AS well as doing her best to stay physically fit, my dear old mum, who will be 89 in October, is a passionate believer in keeping her mind active.

She still occasionally rides a bike for exercise, does plenty of walking, and works hard to keep her garden looking a picture, including pushing a lawn mower up and down.

She also swears by rubbing olive oil into her knees every morning because “it seeps through to her joints and keeps them supple”.

As for mental agility, she loves the challenge of crosswords, and she has a thick book of “Codebreakers” which she tackles every afternoon over a cup of tea.

“Guess what – I’ve just finished another Codebreaker,” she’ll announce in an out-of-the-blue phone call, with all the pride of someone who might have just cracked the Enigma Code at Bletchley Park during the war.

Her greatest pleasure, however, is when my older brother, John – a retired copper – pays her a visit and she takes him on at Countdown on the telly.

“I beat John again on Countdown today – I’m too clever for him,” she proudly announced when I phoned her for our evening chat one day last week.

It’s become increasingly competitive, with John growing more and more frustrated at not being able to outwit a woman of nearly 90. And when I popped round to visit her at the weekend, she couldn’t wait to tell me how she’d “given him a good stuffing again”.

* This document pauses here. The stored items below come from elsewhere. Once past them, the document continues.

==> config.mk <==
export PLATFORM = sky130hd
export DESIGN_NAME = rv_pipe
export DESIGN_NICKNAME = d
export VERILOG_FILES = /design/src/rv_pipe_pkg.sv /design/src/rv_decode.sv /design/src/rv_execute.sv /design/src/rv_pipe.sv /design/src/rv_result.sv
export VERILOG_INCLUDE_DIRS = /design/src
export SDC_FILE = /design/constraint.sdc
export NUM_CORES = 2
export LEC_CHECK = 0
export BUFFER_PORTS_ARGS = -buffer_cell sky130_fd_sc_hd__buf_2
export CAP_MARGIN = 20
export CORE_MARGIN = 2
export CORE_UTILIZATION = 41
export DETAILED_ROUTE_END_ITERATION = 16
export SYNTH_ARGS = -nofsm -noshare
export SYNTH_HDL_FRONTEND = slang
export SYNTH_HIERARCHICAL = 1
export SYNTH_SLANG_ARGS = --single-unit
==> constraint.sdc <==
create_clock -name clk_i -period 13.7 [get_ports clk_i]
set_input_delay 1.37 -clock clk_i [delete_from_list [all_inputs] [get_ports clk_i]]
set_output_delay 1.37 -clock clk_i [all_outputs]
set_load 0.02 [all_outputs]
[src/source/soc_bus_pkg.sv]
`default_nettype none

package soc_bus_pkg;

	// ====================
	// APB word types
	// ====================

	typedef logic [31:0] addr_t;
	typedef logic [31:0] word_t;

	// Master side request, one copy per slave after decode
	typedef struct packed {
		addr_t paddr;
		logic  psel;
		logic  penable;
		logic  pwrite;
		word_t pwdata;
	} apb_req_t;

	// Response seen by the master
	typedef struct packed {
		word_t prdata;
		logic  pready;
		logic  pslverr;
	} apb_rsp_t;

	// Slave answer, errors come only from the decoder
	typedef struct packed {
		word_t prdata;
		logic  pready;
	} slv_rsp_t;

	// Decoder phase tracking
	typedef enum logic [1:0] {
		ST_IDLE   = 2'd0,
		ST_SETUP  = 2'd1,
		ST_ACCESS = 2'd2
	} apb_state_e;

endpackage

`default_nettype wire

[src/source/soc_map_pkg.sv]
`default_nettype none

package soc_map_pkg;

	// ====================
	// Address map
	// ====================

	// Region code from address bits 31..28
	typedef enum logic [3:0] {
		REG_NONE = 4'h0,
		REG_RAM  = 4'h1,
		REG_LED  = 4'h4,
		REG_TMR  = 4'hA
	} region_e;

	// Scratch RAM, word addressed
	localparam int RAM_WORDS = 512;
	typedef logic [8:0] ram_index_t;

	// LED port
	localparam int LED_WIDTH = 10;
	typedef logic [LED_WIDTH-1:0] led_t;

	// Register offsets, address bits 3..2
	localparam logic [1:0] OFS_VALUE   = 2'd0;
	localparam logic [1:0] OFS_SET     = 2'd1;
	localparam logic [1:0] OFS_CLEAR   = 2'd2;
	localparam logic [1:0] OFS_TOGGLE  = 2'd3;
	localparam logic [1:0] OFS_CTRL    = 2'd0;
	localparam logic [1:0] OFS_COMPARE = 2'd1;
	localparam logic [1:0] OFS_COUNT   = 2'd2;
	localparam logic [1:0] OFS_STATUS  = 2'd3;

	// Timer prescaler, clocks per tick
	localparam int TICK_DIV = 4;
	localparam int TICK_W   = $clog2(TICK_DIV);
	typedef logic [TICK_W-1:0] presc_t;

endpackage

`default_nettype wire

[src/source/led_port.sv]
`timescale 1ns/1ps
`default_nettype none

module led_port (
	input  wire                   clock,
	input  wire                   i_rst_n,
	input  soc_bus_pkg::apb_req_t i_req,
	output soc_bus_pkg::slv_rsp_t o_rsp,
	output soc_map_pkg::led_t     o_leds
);

	import soc_bus_pkg::*;
	import soc_map_pkg::*;

	led_t leds_q;
	led_t mask;
	logic wr_en;

	assign wr_en = i_req.psel && i_req.penable && i_req.pwrite;
	assign mask  = i_req.pwdata[LED_WIDTH-1:0];

	always_ff @(posedge clock or negedge i_rst_n)
	begin
		if (!i_rst_n)
			leds_q <= '0;
		else if (wr_en)
		begin
			case (i_req.paddr[3:2])
				OFS_VALUE:  leds_q <= mask;
				OFS_SET:    leds_q <= leds_q | mask;
				OFS_CLEAR:  leds_q <= leds_q & ~mask;
				OFS_TOGGLE: leds_q <= leds_q ^ mask;
				default:    leds_q <= leds_q;
			endcase
		end
	end

	// Zero wait states, all offsets read the vector
	assign o_rsp.prdata = word_t'(leds_q);
	assign o_rsp.pready = i_req.psel && i_req.penable;
	assign o_leds       = leds_q;

endmodule

`default_nettype wire
[config.mk]
export PLATFORM = sky130hd
export DESIGN_NAME = tick_timer
export DESIGN_NICKNAME = d
export VERILOG_FILES = /design/src/source/soc_bus_pkg.sv /design/src/source/soc_map_pkg.sv /design/src/source/tick_timer.sv
export SDC_FILE = /design/constraint.sdc
export NUM_CORES = 1
export LEC_CHECK = 0
export ABC_AREA = 1
export ABC_CLOCK_PERIOD_IN_PS = 1600
export BUFFER_PORTS_ARGS = -buffer_cell sky130_fd_sc_hd__buf_4
export CAP_MARGIN = 20
export CORE_MARGIN = 10
export CORE_UTILIZATION = 50
export CTS_BUF_LIST = sky130_fd_sc_hd__clkbuf_8 sky130_fd_sc_hd__clkbuf_16
export DETAILED_ROUTE_END_ITERATION = 10
export PLACE_DENSITY = 0.87
export SYNTH_ARGS = -nofsm -noshare
export SYNTH_HDL_FRONTEND = slang
export SYNTH_SLANG_ARGS = --single-unit
[constraint.sdc]
create_clock -name clock -period 1.6 [get_ports clock]
set_input_delay 0.08 -clock clock [delete_from_list [all_inputs] [get_ports clock]]
set_output_delay 0.08 -clock clock [all_outputs]
set_load 0.05 [all_outputs]
[src/source/soc_bus_pkg.sv]
`default_nettype none

package soc_bus_pkg;

	// ====================
	// APB word types
	// ====================

	typedef logic [31:0] addr_t;
	typedef logic [31:0] word_t;

	// Master side request, one copy per slave after decode
	typedef struct packed {
		addr_t paddr;
		logic  psel;
		logic  penable;
		logic  pwrite;
		word_t pwdata;
	} apb_req_t;

	// Response seen by the master
	typedef struct packed {
		word_t prdata;
		logic  pready;
		logic  pslverr;
	} apb_rsp_t;

	// Slave answer, errors come only from the decoder
	typedef struct packed {
		word_t prdata;
		logic  pready;
	} slv_rsp_t;

	// Decoder phase tracking
	typedef enum logic [1:0] {
		ST_IDLE   = 2'd0,
		ST_SETUP  = 2'd1,
		ST_ACCESS = 2'd2
	} apb_state_e;

endpackage

`default_nettype wire

[src/source/soc_map_pkg.sv]
`default_nettype none

package soc_map_pkg;

	// ====================
	// Address map
	// ====================

	// Region code from address bits 31..28
	typedef enum logic [3:0] {
		REG_NONE = 4'h0,
		REG_RAM  = 4'h1,
		REG_LED  = 4'h4,
		REG_TMR  = 4'hA
	} region_e;

	// Scratch RAM, word addressed
	localparam int RAM_WORDS = 512;
	typedef logic [8:0] ram_index_t;

	// LED port
	localparam int LED_WIDTH = 10;
	typedef logic [LED_WIDTH-1:0] led_t;

	// Register offsets, address bits 3..2
	localparam logic [1:0] OFS_VALUE   = 2'd0;
	localparam logic [1:0] OFS_SET     = 2'd1;
	localparam logic [1:0] OFS_CLEAR   = 2'd2;
	localparam logic [1:0] OFS_TOGGLE  = 2'd3;
	localparam logic [1:0] OFS_CTRL    = 2'd0;
	localparam logic [1:0] OFS_COMPARE = 2'd1;
	localparam logic [1:0] OFS_COUNT   = 2'd2;
	localparam logic [1:0] OFS_STATUS  = 2'd3;

	// Timer prescaler, clocks per tick
	localparam int TICK_DIV = 4;
	localparam int TICK_W   = $clog2(TICK_DIV);
	typedef logic [TICK_W-1:0] presc_t;

endpackage

`default_nettype wire

[src/source/tick_timer.sv]
`timescale 1ns/1ps
`default_nettype none

module tick_timer (
	input  wire                   clock,
	input  wire                   i_rst_n,
	input  soc_bus_pkg::apb_req_t i_req,
	output soc_bus_pkg::slv_rsp_t o_rsp,
	output logic                  o_irq
);

	import soc_bus_pkg::*;
	import soc_map_pkg::*;

	presc_t     presc_q;
	word_t      count_q;
	word_t      compare_q;
	logic [1:0] ctrl_q;
	logic       pending_q;
	logic       access;
	logic       wr_en;
	logic       tick;
	logic       match;
	logic       clr_pend;
	logic [1:0] ofs;

	assign access   = i_req.psel && i_req.penable;
	assign wr_en    = access && i_req.pwrite;
	assign ofs      = i_req.paddr[3:2];
	// Bit 0 enable, bit 1 irq enable
	assign tick     = ctrl_q[0] && (presc_q == presc_t'(TICK_DIV - 1));
	assign match    = (count_q == compare_q);
	assign clr_pend = wr_en && (ofs == OFS_STATUS) && i_req.pwdata[0];

	// ====================
	// Prescaler and counter
	// ====================

	always_ff @(posedge clock or negedge i_rst_n)
	begin
		if (!i_rst_n)
		begin
			presc_q   <= '0;
			count_q   <= '0;
			compare_q <= '0;
			ctrl_q    <= '0;
			pending_q <= 1'b0;
		end
		else
		begin
			if (!ctrl_q[0] || tick)
				presc_q <= '0;
			else
				presc_q <= presc_q + 1'b1;

			// Bus write to count overrides the tick
			if (wr_en && ofs == OFS_COUNT)
				count_q <= i_req.pwdata;
			else if (tick)
				count_q <= match ? '0 : count_q + 1'b1;

			if (wr_en && ofs == OFS_CTRL)
				ctrl_q <= i_req.pwdata[1:0];
			if (wr_en && ofs == OFS_COMPARE)
				compare_q <= i_req.pwdata;

			// New match wins over a clear in the same cycle
			if (tick && match)
				pending_q <= 1'b1;
			else if (clr_pend)
				pending_q <= 1'b0;
		end
	end

	// Register readback
	always_comb
	begin
		case (ofs)
			OFS_CTRL:    o_rsp.prdata = word_t'(ctrl_q);
			OFS_COMPARE: o_rsp.prdata = compare_q;
			OFS_COUNT:   o_rsp.prdata = count_q;
			default:     o_rsp.prdata = word_t'(pending_q);
		endcase
	end

	assign o_rsp.pready = access;
	assign o_irq        = pending_q && ctrl_q[1];

endmodule

`default_nettype wire

==> flow_summary.json <==
{
  "rsz0062_at_grt": "true",
  "vdd_drop_max_mv": 0.745,
  "grt.total_usage_pct": 21.1,
  "dieArea_mm2": 0.0136,
  "initial_core_util_pct": 50.9,
  "critical_path_class": "reg2reg",
  "place_congestion": 0.977,
  "vias": 4934,
  "fin_nets": 836,
  "grt_pass1_vias": 4899,
  "end_kind": "flip-flop",
  "path_delay_family": "simple AND/OR/NAND/NOR gates",
  "floorplan.rows": 35,
  "outcome": "complete, but fails checks",
  "dp_cells": 836,
  "maxCapViolations": 0,
  "clockBufferDepth": 2,
  "drtPass1Iterations": 6,
  "numPortBuffers": 72,
  "critPathRequiredTime_ns": 1.84,
  "synth_cell_type_count": 38,
  "pre_cts_slack_ns": -0.0655,
  "finalCriticalPeriod_ns": 1.67,
  "final_cells": 880,
  "antenna_found_initial": 0,
  "path_clk_slew_ns": 0.08,
  "die_y_um": 117,
  "violations": "setup timing",
  "area_growth_pct": 35.0,
  "htree_levels": 3,
  "slowest_stage": "dfrtp_1",
  "grt-ovfl-total": 0,
  "max_freq_ghz": 0.598,
  "routed_wl_um": 14900,
  "setup_viol": 30,
  "hpwl_um": 10300,
  "num_io_pins": 103,
  "cp.arrival_ns": 1.91,
  "yosys_register_bits": 69,
  "cts_buffers": 9,
  "min_path_type": "in2reg",
  "cts_root_buf": "clkbuf_8",
  "die_width_um": 117,
  "avgViaCountPerCell": 5.61,
  "clock_skew_ns": 0.00851,
  "clock_latency_ns": 0.36,
  "wire_per_inst_um": 17.0,
  "finalMaxSlewViolations": 0,
  "diodes": 0,
  "clock-sinks": 69,
  "min_period_over_period_pct": 105,
  "synth_area_mm2": 0.00466,
  "grt_max_degree": 59,
  "grt_pass1_wl_um": 23000,
  "tritoncts": "yes",
  "ys_seq_area_share_pct": 37.1,
  "postSynthAreaPerCell_um2": 7.47,
  "crit_chain": "xnor2_1, nand2_1, nor2_2, nand2_1, nor2_4, nand2_4, buf_6, nand3_2, nand3_2",
  "drive_above_1_share_pct": 32.1,
  "start_kind": "flip-flop",
  "synthCells": 624,
  "p_leak_nw": 3.14,
  "worst_slew_pin_slew_ns": 0.370,
  "drc": 0,
  "path_max_fanout": 8,
  "nFillCells": 675,
  "core-area_mm2": 0.00915,
  "postRouteAntennaNets": 0,
  "fin_ws_ns": -0.0730,
  "relSlewSlack_pct": 75.1,
  "crit_buf_inv": 1,
  "cpPeakStageDelay_ns": 0.43,
  "power.density_mw_per_mm2": 1300,
  "ys_warn_count": 0,
  "hold_viol": 0,
  "drtIter0Drc": 439,
  "syn_nets": 695
}
-- Yosys cell counts (all sizes together) --
cell,count,area [um^2]
a21oi,1,5.00
and3,1,6.26
buf,11,87.6
clkbuf,12,55.1
clkinv,1,5.00
dfrtp,69,1730
dlymetal6s2s,1,12.5
ha,2,25.0
inv,88,330
mux2,6,67.6
nand2,184,726
nand3,24,125
nand3b,2,15.0
nand4,18,128
nor2,41,206
nor3,12,86.3
o2111ai,1,8.76
o211ai,1,7.51
o21ai,56,280
o21bai,17,165
o22ai,30,188
xnor2,27,236
xor2,19,166
-- final cells by class --
| class | count | area [um^2] | area share [%] |
|---|---|---|---|
| multi-input cells | 444 | 2670 | 42.5 |
| flip-flops and latches | 69 | 1730 | 27.6 |
| repair buffers | 152 | 1220 | 19.5 |
| inverters | 89 | 342 | 5.43 |
| well taps | 111 | 139 | 2.21 |
| clock buffers | 9 | 124 | 1.97 |
| clock inverters | 6 | 56.3 | 0.895 |
-- what timing repair did --
| action | CTS | global route |
|---|---|---|
| hold buffers | 9 | 0 |
| endpoints found under the hold margin | 58 | 0 |
| endpoints found under the setup margin | 22 | 33 |
| pin swaps | 13 | 24 |
| setup buffers | 11 | 7 |
| gates cloned | 0 | 2 |
| gates resized for setup | 17 | 46 |
-- flip-flops by register name (all words and copies together), names as in the netlist --
signal     cells
compare_q     32
ctrl_q         2
pending_q      1
presc_q        2
count_q       32
-- path summary, 6_finish.rpt --
check / startpoint / endpoint / slack (ns) / cells after the start
worst max-delay path: compare_q[23] / count_q[26] / -0.07 / 9
worst min-delay path: i_req[14] / compare_q[14] / 0.0006 / 3
worst max register to register: compare_q[23] / count_q[26] / -0.07 / 9
worst min register to register: presc_q[0] / presc_q[0] / 0.43 / 1
max in group asynchronous: i_rst_n / count_q[1] / 0.85 / 3
min in group asynchronous: i_rst_n / compare_q[23] / 0.16 / 2
-- where the power goes --
| group | leakage (nW) | switching, mW | internal [mW] |
|---|---|---|---|
| clock | 0.0960 | 0.701 | 0.697 |
| combinational | 2.18 | 2.26 | 1.76 |
| sequential | 0.862 | 0.530 | 2.23 |
-- per-layer routing --
| metal | up-vias | routed length [um] | track usage (%) |
|---|---|---|---|
| met1 | 2334 | 5800 | 24.9 |
| met2 | 268 | 7550 | 36.3 |
| met4 | 0 | 397 | 9.14 |
| li1 | 2285 | - | - |
| met5 | - | 0 | 0 |
| met3 | 47 | 1190 | 4.16 |
-- metrics by stage --
stage               utilization [%]  total power [mW]  area (um^2)  hold slack (ns)  setup TNS (ns)
global placement               61.4              6.09         5620          0.00994          -0.100
finish                         68.7              8.18         6290         0.000614           -1.24
floorplan                         -              4.99         4660           -0.216          -0.942
detailed placement             61.4              6.24         5620           0.0130          -0.754
global route                   68.7              8.64         6290        -0.000479           -2.95
CTS                            65.9              7.85         6030          0.00426         -0.0149
-- placed cells by master (no fill, tap or decap), types with 2 or more instances in the layout --
master / synthesis / layout
buf_12: 0 / 3
buf_4: 4 / 134
buf_6: 2 / 6
clkbuf_8: 1 / 9
clkinv_2: 1 / 3
dfrtp_1: 69 / 63
dfrtp_2: 0 / 6
dlygate4sd3_1: 0 / 9
inv_1: 85 / 82
inv_2: 3 / 6
mux2_2: 6 / 6
nand2_1: 176 / 168
nand2_2: 5 / 12
nand2_4: 3 / 5
nand3_1: 23 / 17
nand3_2: 1 / 6
nand3b_1: 2 / 2
nand4_1: 17 / 17
nor2_1: 32 / 23
nor2_2: 3 / 9
nor2_4: 6 / 9
nor3_1: 8 / 5
nor3_2: 3 / 4
nor3_4: 1 / 3
o21ai_0: 55 / 45
o21ai_1: 1 / 10
o21bai_1: 7 / 7
o21bai_2: 10 / 10
o22ai_1: 30 / 30
xnor2_1: 27 / 24
xnor2_2: 0 / 3
xor2_1: 19 / 15
xor2_2: 0 / 4
-- worst min-delay path, stage by stage --
cell     delay [ns]
buf_4          0.11
inv_1          0.06
o21ai_0        0.07
-- logic make-up (layout without fill, tap and decap cells) --
| logic type | Yosys count | after routing | synth area share, % |
|---|---|---|---|
| mux | 6 | 6 | 1.45 |
| simple gates | 282 | 284 | 27.7 |
| compound gates | 106 | 106 | 14.0 |
| fa+ha+maj | 2 | 2 | 0.537 |
| flops | 69 | 69 | 37.1 |
| buf+inv | 113 | 256 | 10.5 |
| xor+xnor | 46 | 46 | 8.65 |
Note: power is estimated with default switching activity, not from simulation.
==> src/source/soc_bus_pkg.sv <==
`default_nettype none

package soc_bus_pkg;

	// ====================
	// APB word types
	// ====================

	typedef logic [31:0] addr_t;
	typedef logic [31:0] word_t;

	// Master side request, one copy per slave after decode
	typedef struct packed {
		addr_t paddr;
		logic  psel;
		logic  penable;
		logic  pwrite;
		word_t pwdata;
	} apb_req_t;

	// Response seen by the master
	typedef struct packed {
		word_t prdata;
		logic  pready;
		logic  pslverr;
	} apb_rsp_t;

	// Slave answer, errors come only from the decoder
	typedef struct packed {
		word_t prdata;
		logic  pready;
	} slv_rsp_t;

	// Decoder phase tracking
	typedef enum logic [1:0] {
		ST_IDLE   = 2'd0,
		ST_SETUP  = 2'd1,
		ST_ACCESS = 2'd2
	} apb_state_e;

endpackage

`default_nettype wire

==> src/source/soc_map_pkg.sv <==
`default_nettype none

package soc_map_pkg;

	// ====================
	// Address map
	// ====================

	// Region code from address bits 31..28
	typedef enum logic [3:0] {
		REG_NONE = 4'h0,
		REG_RAM  = 4'h1,
		REG_LED  = 4'h4,
		REG_TMR  = 4'hA
	} region_e;

	// Scratch RAM, word addressed
	localparam int RAM_WORDS = 512;
	typedef logic [8:0] ram_index_t;

	// LED port
	localparam int LED_WIDTH = 10;
	typedef logic [LED_WIDTH-1:0] led_t;

	// Register offsets, address bits 3..2
	localparam logic [1:0] OFS_VALUE   = 2'd0;
	localparam logic [1:0] OFS_SET     = 2'd1;
	localparam logic [1:0] OFS_CLEAR   = 2'd2;
	localparam logic [1:0] OFS_TOGGLE  = 2'd3;
	localparam logic [1:0] OFS_CTRL    = 2'd0;
	localparam logic [1:0] OFS_COMPARE = 2'd1;
	localparam logic [1:0] OFS_COUNT   = 2'd2;
	localparam logic [1:0] OFS_STATUS  = 2'd3;

	// Timer prescaler, clocks per tick
	localparam int TICK_DIV = 4;
	localparam int TICK_W   = $clog2(TICK_DIV);
	typedef logic [TICK_W-1:0] presc_t;

endpackage

`default_nettype wire

==> src/source/apb_decoder.sv <==
`timescale 1ns/1ps
`default_nettype none

module apb_decoder (
	input  wire                   clock,
	input  wire                   i_rst_n,
	input  soc_bus_pkg::apb_req_t i_apb,
	output soc_bus_pkg::apb_rsp_t o_apb,
	output soc_bus_pkg::apb_req_t o_ram_req,
	output soc_bus_pkg::apb_req_t o_led_req,
	output soc_bus_pkg::apb_req_t o_tmr_req,
	input  soc_bus_pkg::slv_rsp_t i_ram_rsp,
	input  soc_bus_pkg::slv_rsp_t i_led_rsp,
	input  soc_bus_pkg::slv_rsp_t i_tmr_rsp
);

	import soc_bus_pkg::*;
	import soc_map_pkg::*;

	apb_state_e state_q;
	apb_state_e state_d;
	region_e    region_q;
	region_e    region_sel;
	logic       active;
	logic       access;
	logic       setup;
	apb_rsp_t   rsp;

	function automatic region_e region_of(addr_t a);
		case (a[31:28])
			4'h1:    region_of = REG_RAM;
			4'h4:    region_of = REG_LED;
			4'hA:    region_of = REG_TMR;
			default: region_of = REG_NONE;
		endcase
	endfunction

	assign active = (state_q != ST_IDLE);
	assign setup  = (state_q == ST_IDLE) && i_apb.psel && !i_apb.penable;
	assign access = active && i_apb.psel && i_apb.penable;

	// Setup cycle decodes live, access cycles use the latched region
	assign region_sel = active ? region_q : region_of(i_apb.paddr);

	// ====================
	// Phase tracking
	// ====================

	always_comb
	begin
		state_d = state_q;
		case (state_q)
			ST_IDLE:
				if (setup)
					state_d = ST_SETUP;
			default:
				if (rsp.pready || !i_apb.psel)
					state_d = ST_IDLE;
				else
					state_d = ST_ACCESS;
		endcase
	end

	always_ff @(posedge clock or negedge i_rst_n)
	begin
		if (!i_rst_n)
		begin
			state_q  <= ST_IDLE;
			region_q <= REG_NONE;
		end
		else
		begin
			state_q <= state_d;
			if (setup)
				region_q <= region_of(i_apb.paddr);
		end
	end

	// ====================
	// Request fan-out
	// ====================

	always_comb
	begin
		o_ram_req      = i_apb;
		o_led_req      = i_apb;
		o_tmr_req      = i_apb;
		o_ram_req.psel = i_apb.psel && (region_sel == REG_RAM);
		o_led_req.psel = i_apb.psel && (region_sel == REG_LED);
		o_tmr_req.psel = i_apb.psel && (region_sel == REG_TMR);
	end

	// Response mux, unmapped regions answer at once with an error
	always_comb
	begin
		rsp = '0;
		if (access)
		begin
			case (region_q)
				REG_RAM: {rsp.prdata, rsp.pready} = i_ram_rsp;
				REG_LED: {rsp.prdata, rsp.pready} = i_led_rsp;
				REG_TMR: {rsp.prdata, rsp.pready} = i_tmr_rsp;
				default:
				begin
					rsp.pready  = 1'b1;
					rsp.pslverr = 1'b1;
				end
			endcase
		end
	end

	assign o_apb = rsp;

endmodule

`default_nettype wire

“I even managed to get the conunderum,” she said, not for a second appreciating the irony of not even being able to pronounce the word, let alone spell it.

She went on to tell me that the “vowels and constenants” pulled out by Rachel Riley were MILLSECHO. The Countdown clock started ticking and the adverts kicked in, with John struggling to get beyond a five-letter “SMILE”.

With seconds to go, my Mum suddenly got to her feet, punched the air, and blurted out: “CHILLSOME!”

John desperately queried whether there was any such word, but programme host, Nick Hewer, revealed that CHILLSOME was indeed the correct solution, while his assistant, Susie Dent, confirmed its meaning: “Uncomfortably or unpleasantly cold.”

It’s perfectly reasonable to assume that there was an uncomfortably cold atmosphere in the room before John made his excuses and left with his T.A.I.L. between his legs.

I suspect it might be a case of ‘The Final Countdown’ if he ever discovers the truth. Despite no one else being in the room, her voice was reduced to a whisper as she let me in on her little secret: “What he doesn’t know is that they’re all repeats at the moment – and I make a note of the answers.”

Now that’s clever.

THE THINGS THEY SAY

GRANDDAUGHTER, Chloe, three, was shocked at the revelation that Kitty – my son Jack’s girlfriend – doesn’t eat fruit.

“Daddy, I think I need to give Auntie Kitty a call,” she announced when she got back home.

Her Daddy duly dialled the number and Chloe went on to say: “Kitty, us have a problem – you not eat fruit, you not grow up big strong.”

CHLOE and her Daddy were doing some baking in the kitchen and the biscuits were left in the oven too long.

“Sorry, Chloe, I’ve burned the biscuits,” said her Daddy.

Chloe sighed and replied: “Don’t worry, Daddy – you tried your best.”

A couple from the archives…

I WENT upstairs to see our Max when he was five or six and struggling to get to sleep.

“Dad, is it past midnight?” he asked.

“Yes,” I replied, even though it wasn’t.

“Does that mean it’s tomorrow?”

“Yes.”

“Cool – that means it’s only 44 days to my birthday.”

SHEILA Bishop, a teacher at Newcomen School, in Redcar, was telling her class the Christmas story.

“Who can tell me what a shepherd is?” she asked the children.

There was a sea of blank faces.

“Come on. Who knows what a shepherd does?” she repeated.

Eventually, a little boy called Peter put his hand up: “I don’t remember exactly but I know I’ve had one in a pie.”